● **Records for processing**:

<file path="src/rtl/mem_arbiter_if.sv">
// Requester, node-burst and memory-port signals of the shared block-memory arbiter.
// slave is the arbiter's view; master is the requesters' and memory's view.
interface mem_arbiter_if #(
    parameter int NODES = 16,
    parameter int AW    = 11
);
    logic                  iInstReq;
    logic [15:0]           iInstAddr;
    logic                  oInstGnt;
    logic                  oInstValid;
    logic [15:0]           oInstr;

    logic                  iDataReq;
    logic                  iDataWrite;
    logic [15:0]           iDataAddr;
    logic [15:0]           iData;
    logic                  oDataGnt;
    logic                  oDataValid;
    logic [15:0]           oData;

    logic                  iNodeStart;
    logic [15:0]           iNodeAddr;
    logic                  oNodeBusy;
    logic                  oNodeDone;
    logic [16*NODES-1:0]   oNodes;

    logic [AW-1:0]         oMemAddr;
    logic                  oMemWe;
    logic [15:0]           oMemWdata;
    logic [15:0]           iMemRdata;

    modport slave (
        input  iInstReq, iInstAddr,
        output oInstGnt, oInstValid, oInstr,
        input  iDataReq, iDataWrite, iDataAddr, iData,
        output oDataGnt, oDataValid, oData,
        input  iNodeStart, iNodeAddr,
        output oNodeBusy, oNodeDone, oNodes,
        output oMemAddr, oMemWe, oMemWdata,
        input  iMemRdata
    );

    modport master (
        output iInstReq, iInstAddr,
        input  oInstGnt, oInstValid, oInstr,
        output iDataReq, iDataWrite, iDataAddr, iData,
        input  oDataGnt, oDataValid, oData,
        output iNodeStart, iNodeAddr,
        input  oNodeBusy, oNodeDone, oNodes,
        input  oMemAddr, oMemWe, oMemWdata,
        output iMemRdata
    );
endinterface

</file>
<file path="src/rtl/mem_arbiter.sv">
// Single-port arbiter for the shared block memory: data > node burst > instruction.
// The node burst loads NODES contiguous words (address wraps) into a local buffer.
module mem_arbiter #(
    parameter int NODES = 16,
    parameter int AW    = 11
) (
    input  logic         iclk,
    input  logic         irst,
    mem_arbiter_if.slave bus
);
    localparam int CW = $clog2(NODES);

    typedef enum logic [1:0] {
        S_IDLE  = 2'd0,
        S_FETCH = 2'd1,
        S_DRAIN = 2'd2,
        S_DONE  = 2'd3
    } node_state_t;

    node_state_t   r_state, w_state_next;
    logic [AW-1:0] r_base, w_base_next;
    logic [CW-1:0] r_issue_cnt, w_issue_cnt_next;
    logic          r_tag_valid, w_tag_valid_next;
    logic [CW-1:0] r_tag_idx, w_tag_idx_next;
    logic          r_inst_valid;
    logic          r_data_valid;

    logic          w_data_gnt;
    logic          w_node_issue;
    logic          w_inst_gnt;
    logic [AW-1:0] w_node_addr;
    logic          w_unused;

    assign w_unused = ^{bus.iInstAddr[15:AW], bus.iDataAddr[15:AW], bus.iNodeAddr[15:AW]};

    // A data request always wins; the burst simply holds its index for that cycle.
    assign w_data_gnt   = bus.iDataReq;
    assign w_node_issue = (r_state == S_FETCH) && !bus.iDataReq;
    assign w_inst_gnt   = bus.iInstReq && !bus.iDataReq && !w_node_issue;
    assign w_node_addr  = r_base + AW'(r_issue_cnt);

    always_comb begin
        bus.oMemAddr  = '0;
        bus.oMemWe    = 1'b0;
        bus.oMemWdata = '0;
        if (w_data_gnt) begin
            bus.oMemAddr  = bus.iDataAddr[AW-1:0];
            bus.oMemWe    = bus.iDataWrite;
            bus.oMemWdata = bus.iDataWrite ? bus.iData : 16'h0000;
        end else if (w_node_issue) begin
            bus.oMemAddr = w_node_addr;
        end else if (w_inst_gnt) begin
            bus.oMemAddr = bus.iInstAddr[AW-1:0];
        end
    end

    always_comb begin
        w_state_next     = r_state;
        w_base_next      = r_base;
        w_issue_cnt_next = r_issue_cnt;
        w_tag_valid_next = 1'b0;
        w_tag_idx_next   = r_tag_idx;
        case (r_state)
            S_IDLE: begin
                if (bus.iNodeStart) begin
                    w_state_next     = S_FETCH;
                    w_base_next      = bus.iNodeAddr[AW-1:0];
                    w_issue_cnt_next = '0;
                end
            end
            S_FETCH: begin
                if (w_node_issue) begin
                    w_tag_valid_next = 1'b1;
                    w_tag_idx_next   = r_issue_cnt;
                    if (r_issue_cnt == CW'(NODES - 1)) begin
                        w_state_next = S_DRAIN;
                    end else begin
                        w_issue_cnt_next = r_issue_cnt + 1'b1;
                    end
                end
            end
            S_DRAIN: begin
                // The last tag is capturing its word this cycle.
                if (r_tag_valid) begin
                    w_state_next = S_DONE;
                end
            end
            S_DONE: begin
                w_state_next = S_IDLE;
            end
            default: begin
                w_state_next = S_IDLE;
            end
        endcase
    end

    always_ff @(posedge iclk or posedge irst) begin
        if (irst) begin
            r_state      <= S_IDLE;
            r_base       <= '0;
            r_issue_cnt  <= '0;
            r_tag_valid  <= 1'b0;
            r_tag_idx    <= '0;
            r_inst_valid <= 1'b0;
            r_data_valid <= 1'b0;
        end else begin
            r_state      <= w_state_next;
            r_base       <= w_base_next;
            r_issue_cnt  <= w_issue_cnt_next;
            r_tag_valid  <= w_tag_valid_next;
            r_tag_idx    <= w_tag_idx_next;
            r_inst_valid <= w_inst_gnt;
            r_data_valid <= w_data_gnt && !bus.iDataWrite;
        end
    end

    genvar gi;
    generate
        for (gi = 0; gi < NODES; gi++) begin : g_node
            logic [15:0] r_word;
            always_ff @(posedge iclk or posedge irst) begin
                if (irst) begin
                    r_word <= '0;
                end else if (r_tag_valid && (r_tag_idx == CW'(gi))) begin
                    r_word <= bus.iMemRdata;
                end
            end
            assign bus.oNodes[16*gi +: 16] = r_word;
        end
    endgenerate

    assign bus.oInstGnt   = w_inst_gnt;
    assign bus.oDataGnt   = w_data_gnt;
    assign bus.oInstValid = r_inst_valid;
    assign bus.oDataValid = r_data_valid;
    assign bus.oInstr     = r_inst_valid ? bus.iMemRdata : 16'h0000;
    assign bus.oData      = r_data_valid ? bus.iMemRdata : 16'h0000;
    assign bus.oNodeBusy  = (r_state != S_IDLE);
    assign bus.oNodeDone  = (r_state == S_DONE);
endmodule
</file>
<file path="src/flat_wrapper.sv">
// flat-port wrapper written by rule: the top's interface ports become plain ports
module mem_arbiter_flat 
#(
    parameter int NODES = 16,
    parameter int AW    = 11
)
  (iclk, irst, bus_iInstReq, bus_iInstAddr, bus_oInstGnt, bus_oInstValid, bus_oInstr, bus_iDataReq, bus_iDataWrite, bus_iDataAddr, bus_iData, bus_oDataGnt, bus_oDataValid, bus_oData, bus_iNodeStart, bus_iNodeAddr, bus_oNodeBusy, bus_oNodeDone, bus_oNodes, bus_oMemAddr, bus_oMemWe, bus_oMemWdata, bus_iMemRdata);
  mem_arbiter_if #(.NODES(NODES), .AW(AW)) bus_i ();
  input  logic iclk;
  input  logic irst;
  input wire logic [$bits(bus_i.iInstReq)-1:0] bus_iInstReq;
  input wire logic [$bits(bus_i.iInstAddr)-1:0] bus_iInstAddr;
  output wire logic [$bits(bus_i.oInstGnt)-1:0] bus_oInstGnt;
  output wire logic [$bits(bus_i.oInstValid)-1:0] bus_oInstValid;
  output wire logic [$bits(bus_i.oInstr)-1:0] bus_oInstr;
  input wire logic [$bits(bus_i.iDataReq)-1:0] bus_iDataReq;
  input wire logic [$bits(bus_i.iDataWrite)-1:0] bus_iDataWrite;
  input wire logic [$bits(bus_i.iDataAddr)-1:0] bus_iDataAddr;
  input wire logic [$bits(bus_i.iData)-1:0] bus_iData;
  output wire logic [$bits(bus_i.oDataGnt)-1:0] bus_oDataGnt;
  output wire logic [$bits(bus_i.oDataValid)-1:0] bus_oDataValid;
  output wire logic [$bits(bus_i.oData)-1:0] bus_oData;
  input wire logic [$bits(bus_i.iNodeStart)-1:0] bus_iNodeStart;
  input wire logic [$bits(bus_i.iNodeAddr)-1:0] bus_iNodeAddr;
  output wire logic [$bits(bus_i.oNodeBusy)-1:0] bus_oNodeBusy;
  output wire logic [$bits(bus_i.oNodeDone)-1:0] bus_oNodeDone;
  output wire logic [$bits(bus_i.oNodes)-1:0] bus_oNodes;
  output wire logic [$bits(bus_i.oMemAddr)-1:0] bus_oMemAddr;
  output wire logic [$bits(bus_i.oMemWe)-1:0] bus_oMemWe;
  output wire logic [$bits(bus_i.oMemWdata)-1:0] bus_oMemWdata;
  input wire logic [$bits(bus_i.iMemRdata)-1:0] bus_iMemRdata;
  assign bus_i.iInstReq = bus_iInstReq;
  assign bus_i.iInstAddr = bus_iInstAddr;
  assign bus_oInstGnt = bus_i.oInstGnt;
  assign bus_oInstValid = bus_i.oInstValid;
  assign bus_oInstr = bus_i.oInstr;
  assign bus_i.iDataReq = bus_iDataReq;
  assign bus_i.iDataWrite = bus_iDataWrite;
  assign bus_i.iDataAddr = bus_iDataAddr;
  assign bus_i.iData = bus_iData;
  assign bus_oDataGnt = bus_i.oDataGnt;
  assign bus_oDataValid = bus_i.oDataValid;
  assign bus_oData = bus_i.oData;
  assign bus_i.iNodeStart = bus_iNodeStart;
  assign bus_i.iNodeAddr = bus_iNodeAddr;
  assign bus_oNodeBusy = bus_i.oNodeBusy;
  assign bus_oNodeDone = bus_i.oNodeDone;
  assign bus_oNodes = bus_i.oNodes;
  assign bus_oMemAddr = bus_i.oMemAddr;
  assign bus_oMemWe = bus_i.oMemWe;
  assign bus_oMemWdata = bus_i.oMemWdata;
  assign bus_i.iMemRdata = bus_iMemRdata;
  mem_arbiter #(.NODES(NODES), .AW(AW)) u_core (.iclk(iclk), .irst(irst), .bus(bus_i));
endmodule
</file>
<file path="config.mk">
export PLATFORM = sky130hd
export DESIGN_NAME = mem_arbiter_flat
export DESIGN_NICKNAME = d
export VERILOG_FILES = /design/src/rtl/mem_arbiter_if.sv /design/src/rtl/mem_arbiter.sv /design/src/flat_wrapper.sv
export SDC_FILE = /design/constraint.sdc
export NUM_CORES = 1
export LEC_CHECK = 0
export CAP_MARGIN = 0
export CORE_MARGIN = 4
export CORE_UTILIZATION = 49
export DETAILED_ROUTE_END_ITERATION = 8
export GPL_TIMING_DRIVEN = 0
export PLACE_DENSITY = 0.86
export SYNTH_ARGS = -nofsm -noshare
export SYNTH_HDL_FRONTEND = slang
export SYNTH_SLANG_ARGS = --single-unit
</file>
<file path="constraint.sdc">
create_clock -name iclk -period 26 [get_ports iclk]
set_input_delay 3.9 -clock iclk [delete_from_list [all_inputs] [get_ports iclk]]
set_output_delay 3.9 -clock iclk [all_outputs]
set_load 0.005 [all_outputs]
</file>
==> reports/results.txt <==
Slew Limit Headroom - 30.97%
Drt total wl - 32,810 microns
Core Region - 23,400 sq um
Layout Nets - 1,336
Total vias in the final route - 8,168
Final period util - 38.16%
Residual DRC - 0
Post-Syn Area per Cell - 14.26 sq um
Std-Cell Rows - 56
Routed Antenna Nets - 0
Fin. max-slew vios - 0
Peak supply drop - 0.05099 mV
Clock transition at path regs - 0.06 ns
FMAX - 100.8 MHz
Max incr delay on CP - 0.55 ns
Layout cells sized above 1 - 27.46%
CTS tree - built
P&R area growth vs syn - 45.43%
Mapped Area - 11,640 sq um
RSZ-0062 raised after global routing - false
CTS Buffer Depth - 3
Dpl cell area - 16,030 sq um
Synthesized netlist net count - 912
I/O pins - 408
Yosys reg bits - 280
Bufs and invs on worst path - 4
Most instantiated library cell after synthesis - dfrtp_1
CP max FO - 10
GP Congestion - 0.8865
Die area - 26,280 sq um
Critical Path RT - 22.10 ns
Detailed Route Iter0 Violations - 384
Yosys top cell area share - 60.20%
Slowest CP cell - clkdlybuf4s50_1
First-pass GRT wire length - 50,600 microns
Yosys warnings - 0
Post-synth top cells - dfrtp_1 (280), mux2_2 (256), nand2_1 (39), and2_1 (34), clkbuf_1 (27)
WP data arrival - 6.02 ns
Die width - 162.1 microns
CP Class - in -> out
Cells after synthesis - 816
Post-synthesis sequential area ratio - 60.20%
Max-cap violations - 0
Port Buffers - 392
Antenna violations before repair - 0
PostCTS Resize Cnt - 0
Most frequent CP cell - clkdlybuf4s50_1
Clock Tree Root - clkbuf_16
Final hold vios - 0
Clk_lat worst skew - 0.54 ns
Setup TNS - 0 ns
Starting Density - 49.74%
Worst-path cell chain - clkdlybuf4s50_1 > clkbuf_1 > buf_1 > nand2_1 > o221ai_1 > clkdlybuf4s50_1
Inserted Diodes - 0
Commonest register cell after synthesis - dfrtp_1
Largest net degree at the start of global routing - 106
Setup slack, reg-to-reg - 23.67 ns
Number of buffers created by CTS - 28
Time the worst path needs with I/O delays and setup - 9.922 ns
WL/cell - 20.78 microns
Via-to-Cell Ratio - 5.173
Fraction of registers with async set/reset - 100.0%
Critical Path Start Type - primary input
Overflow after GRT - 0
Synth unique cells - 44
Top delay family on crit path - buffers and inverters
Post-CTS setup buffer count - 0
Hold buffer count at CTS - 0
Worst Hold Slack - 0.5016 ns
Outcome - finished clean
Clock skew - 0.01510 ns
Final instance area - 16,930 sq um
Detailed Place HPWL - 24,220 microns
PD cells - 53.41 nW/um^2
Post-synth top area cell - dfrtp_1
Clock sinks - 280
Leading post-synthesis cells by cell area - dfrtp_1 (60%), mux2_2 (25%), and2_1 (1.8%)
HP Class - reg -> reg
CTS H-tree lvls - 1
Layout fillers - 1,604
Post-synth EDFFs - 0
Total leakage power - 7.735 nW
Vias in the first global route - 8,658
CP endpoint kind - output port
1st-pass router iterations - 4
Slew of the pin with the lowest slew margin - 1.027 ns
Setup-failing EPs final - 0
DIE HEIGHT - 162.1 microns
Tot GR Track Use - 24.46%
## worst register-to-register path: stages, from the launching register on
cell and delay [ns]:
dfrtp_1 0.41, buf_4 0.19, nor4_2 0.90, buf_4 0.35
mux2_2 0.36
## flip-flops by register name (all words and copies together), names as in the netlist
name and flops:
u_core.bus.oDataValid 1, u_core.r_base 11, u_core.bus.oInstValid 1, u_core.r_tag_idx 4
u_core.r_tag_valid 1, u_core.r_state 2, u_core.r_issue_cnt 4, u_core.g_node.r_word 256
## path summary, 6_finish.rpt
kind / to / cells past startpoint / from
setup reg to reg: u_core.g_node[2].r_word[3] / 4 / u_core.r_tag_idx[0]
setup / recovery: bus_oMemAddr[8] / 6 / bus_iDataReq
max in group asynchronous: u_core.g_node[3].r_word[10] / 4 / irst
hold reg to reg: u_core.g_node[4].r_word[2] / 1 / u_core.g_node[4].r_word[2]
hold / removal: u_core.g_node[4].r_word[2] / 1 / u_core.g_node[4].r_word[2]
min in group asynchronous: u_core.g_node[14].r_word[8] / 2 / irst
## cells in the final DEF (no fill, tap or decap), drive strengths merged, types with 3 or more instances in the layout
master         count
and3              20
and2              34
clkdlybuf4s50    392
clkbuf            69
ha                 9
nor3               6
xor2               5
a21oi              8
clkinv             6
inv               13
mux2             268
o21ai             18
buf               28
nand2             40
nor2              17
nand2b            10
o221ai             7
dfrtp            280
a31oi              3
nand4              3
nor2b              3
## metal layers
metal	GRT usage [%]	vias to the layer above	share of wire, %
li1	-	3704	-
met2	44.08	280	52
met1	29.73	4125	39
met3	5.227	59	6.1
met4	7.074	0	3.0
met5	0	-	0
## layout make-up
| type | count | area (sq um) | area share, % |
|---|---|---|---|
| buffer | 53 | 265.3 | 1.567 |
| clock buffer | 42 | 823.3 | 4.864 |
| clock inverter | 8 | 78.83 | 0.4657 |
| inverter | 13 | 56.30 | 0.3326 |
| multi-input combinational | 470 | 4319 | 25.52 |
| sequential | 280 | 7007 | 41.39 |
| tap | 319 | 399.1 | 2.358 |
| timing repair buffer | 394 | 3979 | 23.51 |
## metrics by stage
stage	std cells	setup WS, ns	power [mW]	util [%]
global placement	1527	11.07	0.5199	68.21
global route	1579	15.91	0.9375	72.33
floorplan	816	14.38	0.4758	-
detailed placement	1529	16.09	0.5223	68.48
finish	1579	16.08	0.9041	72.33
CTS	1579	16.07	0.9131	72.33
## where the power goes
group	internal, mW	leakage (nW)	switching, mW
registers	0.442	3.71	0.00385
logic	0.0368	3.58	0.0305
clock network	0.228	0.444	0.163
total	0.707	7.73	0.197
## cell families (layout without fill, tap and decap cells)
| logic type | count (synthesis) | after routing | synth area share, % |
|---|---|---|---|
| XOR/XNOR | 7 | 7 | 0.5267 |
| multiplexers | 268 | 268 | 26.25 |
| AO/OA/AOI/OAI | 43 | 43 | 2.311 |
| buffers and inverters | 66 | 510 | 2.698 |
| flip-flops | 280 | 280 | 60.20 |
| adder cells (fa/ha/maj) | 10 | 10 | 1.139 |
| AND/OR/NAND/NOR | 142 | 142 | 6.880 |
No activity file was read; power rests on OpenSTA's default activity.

● **What to work on**:
Looking back over the data above, restate word for word the lines that begin at the line with "WP data arrival - 6.02 ns" and end at the line with "WL/cell - 20.78 microns", inclusive.

● **Response to the exercise**:
WP data arrival - 6.02 ns
Die width - 162.1 microns
CP Class - in -> out
Cells after synthesis - 816
Post-synthesis sequential area ratio - 60.20%
Max-cap violations - 0
Port Buffers - 392
Antenna violations before repair - 0
PostCTS Resize Cnt - 0
Most frequent CP cell - clkdlybuf4s50_1
Clock Tree Root - clkbuf_16
Final hold vios - 0
Clk_lat worst skew - 0.54 ns
Setup TNS - 0 ns
Starting Density - 49.74%
Worst-path cell chain - clkdlybuf4s50_1 > clkbuf_1 > buf_1 > nand2_1 > o221ai_1 > clkdlybuf4s50_1
Inserted Diodes - 0
Commonest register cell after synthesis - dfrtp_1
Largest net degree at the start of global routing - 106
Setup slack, reg-to-reg - 23.67 ns
Number of buffers created by CTS - 28
Time the worst path needs with I/O delays and setup - 9.922 ns
WL/cell - 20.78 microns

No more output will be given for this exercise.